EXERCISE PROMPT:
Return the data below exactly, but only from the line containing "cloned | 1 | 0 |" through the line containing "drive_above_1_share_pct: 41.7", with both of those lines included.
*-*-*
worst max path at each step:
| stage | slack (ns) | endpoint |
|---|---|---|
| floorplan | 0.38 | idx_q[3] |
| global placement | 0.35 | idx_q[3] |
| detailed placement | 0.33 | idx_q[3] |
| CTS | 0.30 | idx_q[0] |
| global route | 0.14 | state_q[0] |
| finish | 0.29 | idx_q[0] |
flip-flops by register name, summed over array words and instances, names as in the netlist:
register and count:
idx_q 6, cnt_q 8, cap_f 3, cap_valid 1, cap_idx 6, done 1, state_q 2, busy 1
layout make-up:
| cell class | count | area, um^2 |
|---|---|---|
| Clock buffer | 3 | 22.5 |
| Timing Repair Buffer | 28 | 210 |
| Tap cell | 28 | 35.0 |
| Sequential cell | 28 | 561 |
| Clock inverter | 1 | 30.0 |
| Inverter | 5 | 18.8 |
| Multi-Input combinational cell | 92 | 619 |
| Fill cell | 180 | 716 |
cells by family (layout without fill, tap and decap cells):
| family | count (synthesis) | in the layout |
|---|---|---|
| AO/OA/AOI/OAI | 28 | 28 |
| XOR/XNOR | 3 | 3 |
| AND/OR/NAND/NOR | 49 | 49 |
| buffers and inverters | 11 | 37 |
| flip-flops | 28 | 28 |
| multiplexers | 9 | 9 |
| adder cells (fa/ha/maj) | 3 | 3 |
**config.mk**
```make
export PLATFORM = sky130hd
export DESIGN_NAME = enemy_hit_detect
export DESIGN_NICKNAME = d
export VERILOG_FILES = /design/src/rtl/enemy_hit_detect.sv
export SDC_FILE = /design/constraint.sdc
export NUM_CORES = 1
export LEC_CHECK = 0
export BUFFER_PORTS_ARGS = -buffer_cell sky130_fd_sc_hd__buf_2
export CORE_UTILIZATION = 40
export DETAILED_ROUTE_END_ITERATION = 12
export HOLD_SLACK_MARGIN = 0.05
export PLACE_DENSITY_LB_ADDON = 0.12
export SLEW_MARGIN = 20
export SYNTH_ARGS = -nofsm -noshare
export SYNTH_HDL_FRONTEND = slang
export SYNTH_SLANG_ARGS = --single-unit
```
**constraint.sdc**
```tcl
create_clock -name clk -period 2.05 [get_ports clk]
set_input_delay 0.1025 -clock clk [delete_from_list [all_inputs] [get_ports clk]]
set_output_delay 0.1025 -clock clk [all_outputs]
set_load 0.01 [all_outputs]
```
**src/rtl/enemy_hit_detect.sv**
```systemverilog
`default_nettype none
// ============================================================================
//  Module     : enemy_hit_detect
//  Description: Frame-rate hit detection and life cycle for one enemy plane.
//               On each frame tick (vs_neg) the player bullet is tested
//               against the enemy hit box. A hit starts an explosion
//               animation, then a dead period, then the enemy respawns.
//               Every hit bumps a 4-digit BCD score.
//  Revision   : 1.0  initial release
// ----------------------------------------------------------------------------
//  Ports
//    clk            in   system clock (single domain)
//    rst            in   asynchronous active-high reset
//    vs_neg         in   one-cycle frame tick (vsync falling edge)
//    enemy_x/_y     in   enemy centre position [10:0]
//    bullet_x/_y    in   player bullet centre position [10:0]
//    bullet_valid   in   bullet is in flight
//    hit            out  one-cycle pulse when a hit is registered
//    bullet_clear   out  one-cycle pulse asking the bullet owner to retire it
//    enemy_alive    out  enemy drawable and hittable (registered)
//    explode_frame  out  explosion sprite index [2:0], 0 when not exploding
//    respawn        out  one-cycle pulse on return to ALIVE
//    score          out  four BCD digits, [15:12] = thousands
// ============================================================================
module enemy_hit_detect #(
  parameter logic [10:0] ENEMY_PLANE_HALF_WIDTH  = 11'd64,
  parameter logic [10:0] ENEMY_PLANE_HALF_HEIGHT = 11'd64,
  parameter logic [5:0]  EXPLODE_FRAMES          = 6'd32,
  parameter logic [6:0]  RESPAWN_FRAMES          = 7'd60
) (
  input  logic        clk,
  input  logic        rst,
  input  logic        vs_neg,
  input  logic [10:0] enemy_x,
  input  logic [10:0] enemy_y,
  input  logic [10:0] bullet_x,
  input  logic [10:0] bullet_y,
  input  logic        bullet_valid,
  output logic        hit,
  output logic        bullet_clear,
  output logic        enemy_alive,
  output logic [2:0]  explode_frame,
  output logic        respawn,
  output logic [15:0] score
);

  typedef enum logic [1:0] {
    ST_ALIVE   = 2'd0,
    ST_EXPLODE = 2'd1,
    ST_DEAD    = 2'd2
  } state_t;

  state_t      r_state,     w_state_nxt;
  logic [5:0]  r_exp_cnt,   w_exp_cnt_nxt;
  logic [6:0]  r_dead_cnt,  w_dead_cnt_nxt;
  logic [15:0] r_score,     w_score_nxt;
  logic        r_hit,       w_hit_nxt;
  logic        r_respawn,   w_respawn_nxt;
  logic        r_alive,     w_alive_nxt;
  logic [2:0]  r_frame,     w_frame_nxt;

  // --------------------------------------------------------------------------
  // Overlap test. Differences are taken one bit wider than the coordinates so
  // a bullet at x=2047 against an enemy at x=0 is far away, not adjacent.
  // --------------------------------------------------------------------------
  logic [11:0] w_dx, w_dy, w_adx, w_ady;
  logic        w_overlap;

  assign w_dx  = {1'b0, bullet_x} - {1'b0, enemy_x};
  assign w_dy  = {1'b0, bullet_y} - {1'b0, enemy_y};
  assign w_adx = w_dx[11] ? (~w_dx + 12'd1) : w_dx;
  assign w_ady = w_dy[11] ? (~w_dy + 12'd1) : w_dy;
  // Strict compare: a bullet exactly on the box boundary is a miss.
  assign w_overlap = (w_adx < {1'b0, ENEMY_PLANE_HALF_WIDTH}) &&
                     (w_ady < {1'b0, ENEMY_PLANE_HALF_HEIGHT});

  // BCD +1 with ripple carry; 9999 wraps to 0000. Any digit at or above 9
  // rolls to 0, so an out-of-range digit can never survive an increment.
  function automatic logic [15:0] bcd_inc(input logic [15:0] v);
    logic [15:0] r;
    logic        c;
    r = v;
    c = 1'b1;
    for (int i = 0; i < 4; i++) begin
      if (c) begin
        if (r[i*4 +: 4] >= 4'd9) begin
          r[i*4 +: 4] = 4'd0;
        end else begin
          r[i*4 +: 4] = r[i*4 +: 4] + 4'd1;
          c = 1'b0;
        end
      end
    end
    return r;
  endfunction

  // --------------------------------------------------------------------------
  // Next-state / next-output logic. Nothing moves except on a frame tick.
  // --------------------------------------------------------------------------
  always_comb begin
    w_state_nxt    = r_state;
    w_exp_cnt_nxt  = r_exp_cnt;
    w_dead_cnt_nxt = r_dead_cnt;
    w_score_nxt    = r_score;
    w_hit_nxt      = 1'b0;
    w_respawn_nxt  = 1'b0;

    if (vs_neg) begin
      case (r_state)
        ST_ALIVE: begin
          if (bullet_valid && w_overlap) begin
            w_state_nxt   = ST_EXPLODE;
            w_exp_cnt_nxt = 6'd0;
            w_score_nxt   = bcd_inc(r_score);
            w_hit_nxt     = 1'b1;
          end
        end
        ST_EXPLODE: begin
          if (r_exp_cnt == EXPLODE_FRAMES - 6'd1) begin
            w_state_nxt    = ST_DEAD;
            w_exp_cnt_nxt  = 6'd0;
            w_dead_cnt_nxt = 7'd0;
          end else begin
            w_exp_cnt_nxt = r_exp_cnt + 6'd1;
          end
        end
        ST_DEAD: begin
          if (r_dead_cnt == RESPAWN_FRAMES - 7'd1) begin
            w_state_nxt    = ST_ALIVE;
            w_dead_cnt_nxt = 7'd0;
            w_respawn_nxt  = 1'b1;
          end else begin
            w_dead_cnt_nxt = r_dead_cnt + 7'd1;
          end
        end
        default: begin
          w_state_nxt    = ST_ALIVE;
          w_exp_cnt_nxt  = 6'd0;
          w_dead_cnt_nxt = 7'd0;
        end
      endcase
    end

    // Registered status outputs are computed from the next state so they
    // change on the same edge as the state itself.
    w_alive_nxt = (w_state_nxt == ST_ALIVE);
    w_frame_nxt = (w_state_nxt == ST_EXPLODE) ? w_exp_cnt_nxt[4:2] : 3'd0;
  end

  always_ff @(posedge clk or posedge rst) begin
    if (rst) begin
      r_state    <= ST_ALIVE;
      r_exp_cnt  <= 6'd0;
      r_dead_cnt <= 7'd0;
      r_score    <= 16'h0000;
      r_hit      <= 1'b0;
      r_respawn  <= 1'b0;
      r_alive    <= 1'b1;
      r_frame    <= 3'd0;
    end else begin
      r_state    <= w_state_nxt;
      r_exp_cnt  <= w_exp_cnt_nxt;
      r_dead_cnt <= w_dead_cnt_nxt;
      r_score    <= w_score_nxt;
      r_hit      <= w_hit_nxt;
      r_respawn  <= w_respawn_nxt;
      r_alive    <= w_alive_nxt;
      r_frame    <= w_frame_nxt;
    end
  end

  // hit and bullet_clear are the same event seen by two consumers.
  assign hit           = r_hit;
  assign bullet_clear  = r_hit;
  assign respawn       = r_respawn;
  assign enemy_alive   = r_alive;
  assign explode_frame = r_frame;
  assign score         = r_score;

endmodule
`default_nettype wire

```
==> results of run 1 <==
layer usage:
| layer | global-route usage, % | vias to the layer above | part of all wire (%) |
|---|---|---|---|
| li1 | - | 1871 | - |
| met1 | 25.1 | 1740 | 44 |
| met2 | 39.2 | 90 | 51 |
| met3 | 2.13 | 17 | 3.4 |
| met4 | 5.85 | 0 | 1.9 |
| met5 | 0 | - | 0 |
registers in the layout, indices dropped and copies added (netlist names):
name and flops:
score 16, r_dead_cnt 7, r_exp_cnt 6, explode_frame 3, r_state 2, bullet_clear 1
enemy_alive 1, respawn 1
metrics by stage:
stage / setup slack, ps / setup TNS [ps] / cell area [um^2] / cells / hold slack [ps]
2_1_floorplan: -983 / -20380 / 3660 / 429 / 281
3_3_place_gp: -1150 / -29560 / 4670 / 669 / 187
3_5_place_dp: -1250 / -32160 / 4670 / 669 / 185
4_1_cts: -778 / -18950 / 5150 / 687 / 169
5_1_grt: -946 / -23940 / 5360 / 692 / 200
6_report: -823 / -19980 / 5360 / 692 / 173
power by group through the flow:
stage	Combinational [uW]	Clock [uW]	Sequential, uW
finish	1360	588	841
floorplan	640	0	856
global placement	1090	0	844
CTS	1260	592	835
detailed placement	1110	0	847
global route	1490	626	846
cells by family (layout without fill, tap and decap cells):
logic type / count (synthesis) / count (layout) / share of synthesized area, %
flip-flops: 37 / 37 / 26.4
AND/OR/NAND/NOR: 154 / 154 / 23.5
adder cells (fa/ha/maj): 38 / 38 / 13.9
multiplexers: 12 / 12 / 3.59
XOR/XNOR: 7 / 7 / 1.74
AO/OA/AOI/OAI: 118 / 118 / 23.2
buffers and inverters: 63 / 221 / 7.68
cell usage after synthesis, types with 6 or more instances:
library cell | n | area, um^2
inv_1 | 47 | 176
nand2_1 | 41 | 154
dfrtp_1 | 36 | 901
ha_1 | 36 | 450
a21oi_1 | 24 | 120
nor2_1 | 24 | 90.1
o21ai_0 | 21 | 105
nand3_1 | 16 | 80.1
nor3_1 | 12 | 60.1
o31ai_1 | 12 | 90.1
a31oi_1 | 8 | 50.1
mux2i_1 | 7 | 70.1
nand2b_1 | 7 | 43.8
nor4_1 | 7 | 43.8
nor2b_1 | 6 | 37.5
timing repair:
| item | CTS | global route |
|---|---|---|
| hold endpoints to repair | 12 | 0 |
| hold buffers | 1 | 0 |
| gates resized for setup | 57 | 34 |
| gates cloned | 1 | 0 |
| endpoints found under the setup margin | 33 | 35 |
| buffers inserted | 10 | 6 |
| pin swaps | 19 | 18 |
worst max-delay path: stages:
cell and delay (ps):
buf_8 80, inv_8 30, ha_4 150, fa_2 380, nor2b_4 200, nand4bb_1 130, a31oi_1 180, o21ai_1 110
and2_1 180, nor4_2 250, o211ai_1 110, a211o_2 340, or3_4 430, buf_4 160, a221oi_2 220
final timing paths:
path	start	endpoint	depth (start not counted)
setup / recovery	bullet_x[0]	explode_frame[0]	15
setup reg to reg	score[1]	score[15]	10
hold / removal	vs_neg	r_exp_cnt[1]	3
min in group asynchronous	rst	score[11]	3
hold reg to reg	r_dead_cnt[6]	r_dead_cnt[6]	1
max in group asynchronous	rst	enemy_alive	4
layout make-up:
| class | count | area, um^2 | share of cell area [%] |
|---|---|---|---|
| clock buffer | 7 | 96.3 | 1.80 |
| clock inverter | 1 | 5.00 | 0.0933 |
| inverter | 48 | 190 | 3.55 |
| multi-input combinational | 329 | 2810 | 52.3 |
| sequential | 37 | 927 | 17.3 |
| tap | 105 | 131 | 2.45 |
| timing repair buffer | 165 | 1210 | 22.5 |
==> impl_metrics.yaml, run 1 <==
status:
  outcome: "finished, violations left"
  violations: "negative setup slack"
synthesis:
  synth_warnings: 0
  async_flop_share_pct: 100
  syn_avg_cell_area_um2: 8.20
  synth_ff_type: "dfrtp_1"
  syn_nets: 515
  ys_seq_area_share_pct: 26.4
  syn_inst: 429
  synth-seq-cells: 37
  synth_cell_type_count: 67
  syn_area_mm2: 0.00352
  synth_edf_count: 0
timing:
  fin_crit_ps: 2870
  tightest_slew_ps: 575
  skew_ps: 4.45
  drv_slew: 0
  setup_viol: 28
  timing.slew.headroom_pct: 61.6
  max_freq_mhz: 348
  finalHoldViolCount: 0
  worst_slack_ps: -823
  post-route-period-util_pct: 140
  rsz0062_at_grt: "yes"
power:
  peakVddDrop_uv: 220
  p_comb_share_pct: 48.7
  pwr-share-clk_pct: 21.1
  p_per_area_mw_per_mm2: 520
  cellLeakagePower_uw: 0.00257
  total_power_uw: 2790
  p_int_uw: 1790
  switching_share_pct: 35.8
  power.switching_uw: 997
  p_seq_share_pct: 30.2
final_layout:
  nFillCells: 699
  layout_commonest_cell: "buf_4"
  area_growth_pct: 52.5
  final_util_pct: 64.0
  diodes: 0
  drive_above_1_share_pct: 41.7
  layout_common_cells: "77 x buf_4, 66 x buf_2, 45 x inv_1"
  nets: 672
floorplan:
  core_area_mm2: 0.00838
  placementRows: 33
  start_util_pct: 42.0
  die_w_um: 95.8
  dieArea_mm2: 0.00917
  ioPinCount: 71
  fp.dieH_um: 95.8
setup_path:
  cp-end-kind: "flip-flop"
  path_class: "input port to flip-flop"
  r2r_slack_ps: 20
  arrival_ps: 3080
  timing.critical_path.from_type: "input port"
  cp_max_fo: 5
  cp.required_ps: 2250
cts:
  cts.path.max_buffers: 2
  cts_made_buffers: 5
  clk_latency_ps: 300
  cts_tree: "yes"
  cts.sinks: 37
  path_clk_slew_ps: 80
  h-tree-depth: 2
  cts_root_buf: "clkbuf_8"
min_path:
  hp-class: "input port to flip-flop"
global_routing:
  antenna_found_initial: 0
  grt_usage_pct: 20.9
  grt_overflow_total: 0
  grt_pass1_vias: 3550
  grt_max_degree: 26
  grt_pass1_wl_um: 15400
routing:
  drt_iter0_drc: 136
  drc: 0
  routed_wl_um: 9700
  viasPerCell: 5.37
  vias: 3718
  wl_per_cell_um: 14.0
  ant_nets: 0
  drt-pass1-iter-count: 4
placement:
  io_buffers: 70
  globalplace.congestion: 0.849
  dp_hpwl_um: 6900
job:
  cap_violations: 0
No activity file was read; power rests on OpenSTA's default activity.
==> inputs of run 2 (changes only) <==
--- a/config.mk
+++ b/config.mk
@@ -5,8 +5,9 @@
 export SDC_FILE = /design/constraint.sdc
 export NUM_CORES = 1
 export LEC_CHECK = 0
+export ABC_CLOCK_PERIOD_IN_PS = 2050
 export BUFFER_PORTS_ARGS = -buffer_cell sky130_fd_sc_hd__buf_2
-export CORE_UTILIZATION = 40
+export CORE_UTILIZATION = 41
 export DETAILED_ROUTE_END_ITERATION = 12
 export HOLD_SLACK_MARGIN = 0.05
 export PLACE_DENSITY_LB_ADDON = 0.12
==> impl_metrics.yaml, run 2 (synthesized netlist as in run 1, its figures left out) <==
min_path:
  hp-class: "input port to flip-flop"
  hold_depth: 3
  hold_path_startpoint: "vs_neg"
  min_to: "r_exp_cnt[1]"
final_layout:
  nets: 669
  multi_input_area_mm2: 0.00273
  layout_commonest_cell: "buf_4"
  regArea_um2: 927
  layout_common_cells: "73 x buf_4, 68 x buf_2, 46 x inv_1"
  fin_cells: 689
  drive_above_1_share_pct: 40.4
  largest_reg_flops: 16
  diodes: 0
  fin_area_mm2: 0.00524
  nFillCells: 695
  area_growth_pct: 48.8
power:
  power.switching_uw: 953
  p_per_area_mw_per_mm2: 511
  peakVddDrop_uv: 381
  cellLeakagePower_uw: 0.00253
  switching_share_pct: 35.6
  p_comb_share_pct: 46.3
  pwr-share-clk_pct: 21.6
  p_int_uw: 1720
  total_power_uw: 2680
  p_seq_share_pct: 32.1
routing:
  drt_iter0_drc: 139
  vias: 3701
  wl_per_cell_um: 13.5
  ant_nets: 0
  drc: 0
  drt-pass1-iter-count: 6
  routed_wl_um: 9290
  viasPerCell: 5.37
timing:
  finalHoldViolCount: 0
  worst_slack_ps: -884
  rsz0062_at_grt: "yes"
  hold_slack_ps: 173
  drv_slew: 0
  tightest_slew_ps: 472
  timing.slew.headroom_pct: 68.5
  max_freq_mhz: 341
  skew_ps: 6.87
  fin_crit_ps: 2930
  post-route-period-util_pct: 143
  setup_viol: 28
setup_path:
  cpPeakStageDelay_ps: 460
  cp_cell_sequence: "buf_8 > inv_8 > ha_4 > fa_2 > nor2b_4 > o2111ai_4 > and2_4 > a311oi_4 > buf_4 > nand2_2 > mux2i_1 > o211ai_1 > a211o_1 > or3_4 > inv_4 > mux2_4"
  reg2reg_to: "score[15]"
  cp_num_buf_inv: 4
  cp-end-kind: "flip-flop"
  timing.critical_path.from_type: "input port"
  cp.required_ps: 2230
  r2r_cells: 10
  crit-reg2reg-launch: "score[1]"
  slowest_stage: "or3_4"
  arrival_ps: 3120
  cp_max_fo: 4
  cpLargestDelayFamily: "simple AND/OR/NAND/NOR gates"
  path_class: "input port to flip-flop"
  r2r_slack_ps: 0
floorplan:
  start_util_pct: 42.6
  placementRows: 33
  core_area_mm2: 0.00826
  fp.dieH_um: 94.6
  ioPinCount: 71
  dieArea_mm2: 0.00895
  die_w_um: 94.6
global_routing:
  grt_overflow_total: 0
  antenna_found_initial: 0
  grt_max_degree: 28
  grt_pass1_wl_um: 14900
  grt_usage_pct: 20.5
  grt_pass1_vias: 3394
status:
  violations: "negative setup slack"
  outcome: "finished, violations left"
cts:
  path_clk_slew_ps: 80
  cts_made_buffers: 5
  h-tree-depth: 2
  clk_latency_ps: 290
  cts.path.max_buffers: 2
  cts.sinks: 37
  cts_root_buf: "clkbuf_8"
  cts_tree: "yes"
placement:
  dp_cells: 665
  globalplace.congestion: 0.903
  dp_hpwl_um: 6740
  io_buffers: 70
  placed_area_mm2: 0.00464
  place_worst_setup_slack_ps: -1250
job:
  cap_violations: 0
==> run 2: cell count changes in the layout (fill, tap and decap cells not counted), moves of 2 or more <==
cell / previous run / this run
a21oi_1: 21 / 24
a21oi_2: 2 / 0
buf_2: 66 / 68
buf_4: 77 / 73
nand2_1: 41 / 38
nand2_2: 0 / 3
nor4_1: 1 / 4
nor4_2: 4 / 2
o41ai_2: 0 / 2
==> run 2: repair_timing <==
item / in CTS / in global routing
pin swaps: 32 / 17
setup buffers: 6 / 11
setup endpoints to repair: 28 / 35
hold buffers: 1 / 0
endpoints found under the hold margin: 10 / 0
resized for setup: 43 / 35
==> run 2: area by class of cell <==
| type | count | share of cell area, % |
|---|---|---|
| repair buffers | 162 | 22.1 |
| inverters | 48 | 3.63 |
| clock inverters | 1 | 0.0956 |
| well taps | 105 | 2.51 |
| clock buffers | 7 | 1.84 |
| flip-flops and latches | 37 | 17.7 |
| multi-input cells | 329 | 52.1 |
==> run 2: stage by stage <==
| stage | TNS (ps) | utilization, % |
|---|---|---|
| 2_1_floorplan | -20380 | - |
| 3_3_place_gp | -29380 | 56.2 |
| 3_5_place_dp | -30800 | 56.2 |
| 4_1_cts | -21960 | 60.6 |
| 5_1_grt | -25030 | 63.4 |
| 6_report | -21620 | 63.4 |
==> run 2: power groups by stage <==
stage | Clock, uW | Sequential [uW] | Combinational (uW)
floorplan | 0 | 856 | 640
global placement | 0 | 857 | 1020
detailed placement | 0 | 858 | 1040
CTS | 584 | 850 | 1160
global route | 624 | 868 | 1360
finish | 579 | 859 | 1240
==> run 2: worst max-delay path by stage <==
stage                     depth (start not counted)          endpoint        start  slack [ps]
after floorplan                                  15          score[0]  bullet_x[0]        -980
after global placement                           15  explode_frame[2]  bullet_x[0]       -1150
after detailed placement                         15          score[4]  bullet_x[0]       -1250
after CTS                                        16         score[12]  bullet_x[0]        -860
after global routing                             17         score[12]  bullet_x[0]        -990
final                                            16          score[0]  bullet_x[0]        -880
==> run 2: worst register-to-register path: stages, from the launching register on <==
cell	delay, ps
dfrtp_1	440
inv_1	120
ha_1	150
nor2_1	40
nand2_1	120
nand4_1	130
nor2_1	200
buf_4	150
nand3_1	120
o31ai_4	250
a21bo_2	240
==> run 2: layer usage <==
layer / GRT usage, % / up-vias / wire length (um)
met4: 5.18 / 0 / 99
met3: 3.38 / 12 / 386
met5: 0 / - / 0
met2: 36.3 / 89 / 4670
met1: 25.7 / 1720 / 4130
li1: - / 1880 / -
*-*-*
OUTPUT OF THE TASK:
| gates cloned | 1 | 0 |
| endpoints found under the setup margin | 33 | 35 |
| buffers inserted | 10 | 6 |
| pin swaps | 19 | 18 |
worst max-delay path: stages:
cell and delay (ps):
buf_8 80, inv_8 30, ha_4 150, fa_2 380, nor2b_4 200, nand4bb_1 130, a31oi_1 180, o21ai_1 110
and2_1 180, nor4_2 250, o211ai_1 110, a211o_2 340, or3_4 430, buf_4 160, a221oi_2 220
final timing paths:
path	start	endpoint	depth (start not counted)
setup / recovery	bullet_x[0]	explode_frame[0]	15
setup reg to reg	score[1]	score[15]	10
hold / removal	vs_neg	r_exp_cnt[1]	3
min in group asynchronous	rst	score[11]	3
hold reg to reg	r_dead_cnt[6]	r_dead_cnt[6]	1
max in group asynchronous	rst	enemy_alive	4
layout make-up:
| class | count | area, um^2 | share of cell area [%] |
|---|---|---|---|
| clock buffer | 7 | 96.3 | 1.80 |
| clock inverter | 1 | 5.00 | 0.0933 |
| inverter | 48 | 190 | 3.55 |
| multi-input combinational | 329 | 2810 | 52.3 |
| sequential | 37 | 927 | 17.3 |
| tap | 105 | 131 | 2.45 |
| timing repair buffer | 165 | 1210 | 22.5 |
==> impl_metrics.yaml, run 1 <==
status:
  outcome: "finished, violations left"
  violations: "negative setup slack"
synthesis:
  synth_warnings: 0
  async_flop_share_pct: 100
  syn_avg_cell_area_um2: 8.20
  synth_ff_type: "dfrtp_1"
  syn_nets: 515
  ys_seq_area_share_pct: 26.4
  syn_inst: 429
  synth-seq-cells: 37
  synth_cell_type_count: 67
  syn_area_mm2: 0.00352
  synth_edf_count: 0
timing:
  fin_crit_ps: 2870
  tightest_slew_ps: 575
  skew_ps: 4.45
  drv_slew: 0
  setup_viol: 28
  timing.slew.headroom_pct: 61.6
  max_freq_mhz: 348
  finalHoldViolCount: 0
  worst_slack_ps: -823
  post-route-period-util_pct: 140
  rsz0062_at_grt: "yes"
power:
  peakVddDrop_uv: 220
  p_comb_share_pct: 48.7
  pwr-share-clk_pct: 21.1
  p_per_area_mw_per_mm2: 520
  cellLeakagePower_uw: 0.00257
  total_power_uw: 2790
  p_int_uw: 1790
  switching_share_pct: 35.8
  power.switching_uw: 997
  p_seq_share_pct: 30.2
final_layout:
  nFillCells: 699
  layout_commonest_cell: "buf_4"
  area_growth_pct: 52.5
  final_util_pct: 64.0
  diodes: 0
  drive_above_1_share_pct: 41.7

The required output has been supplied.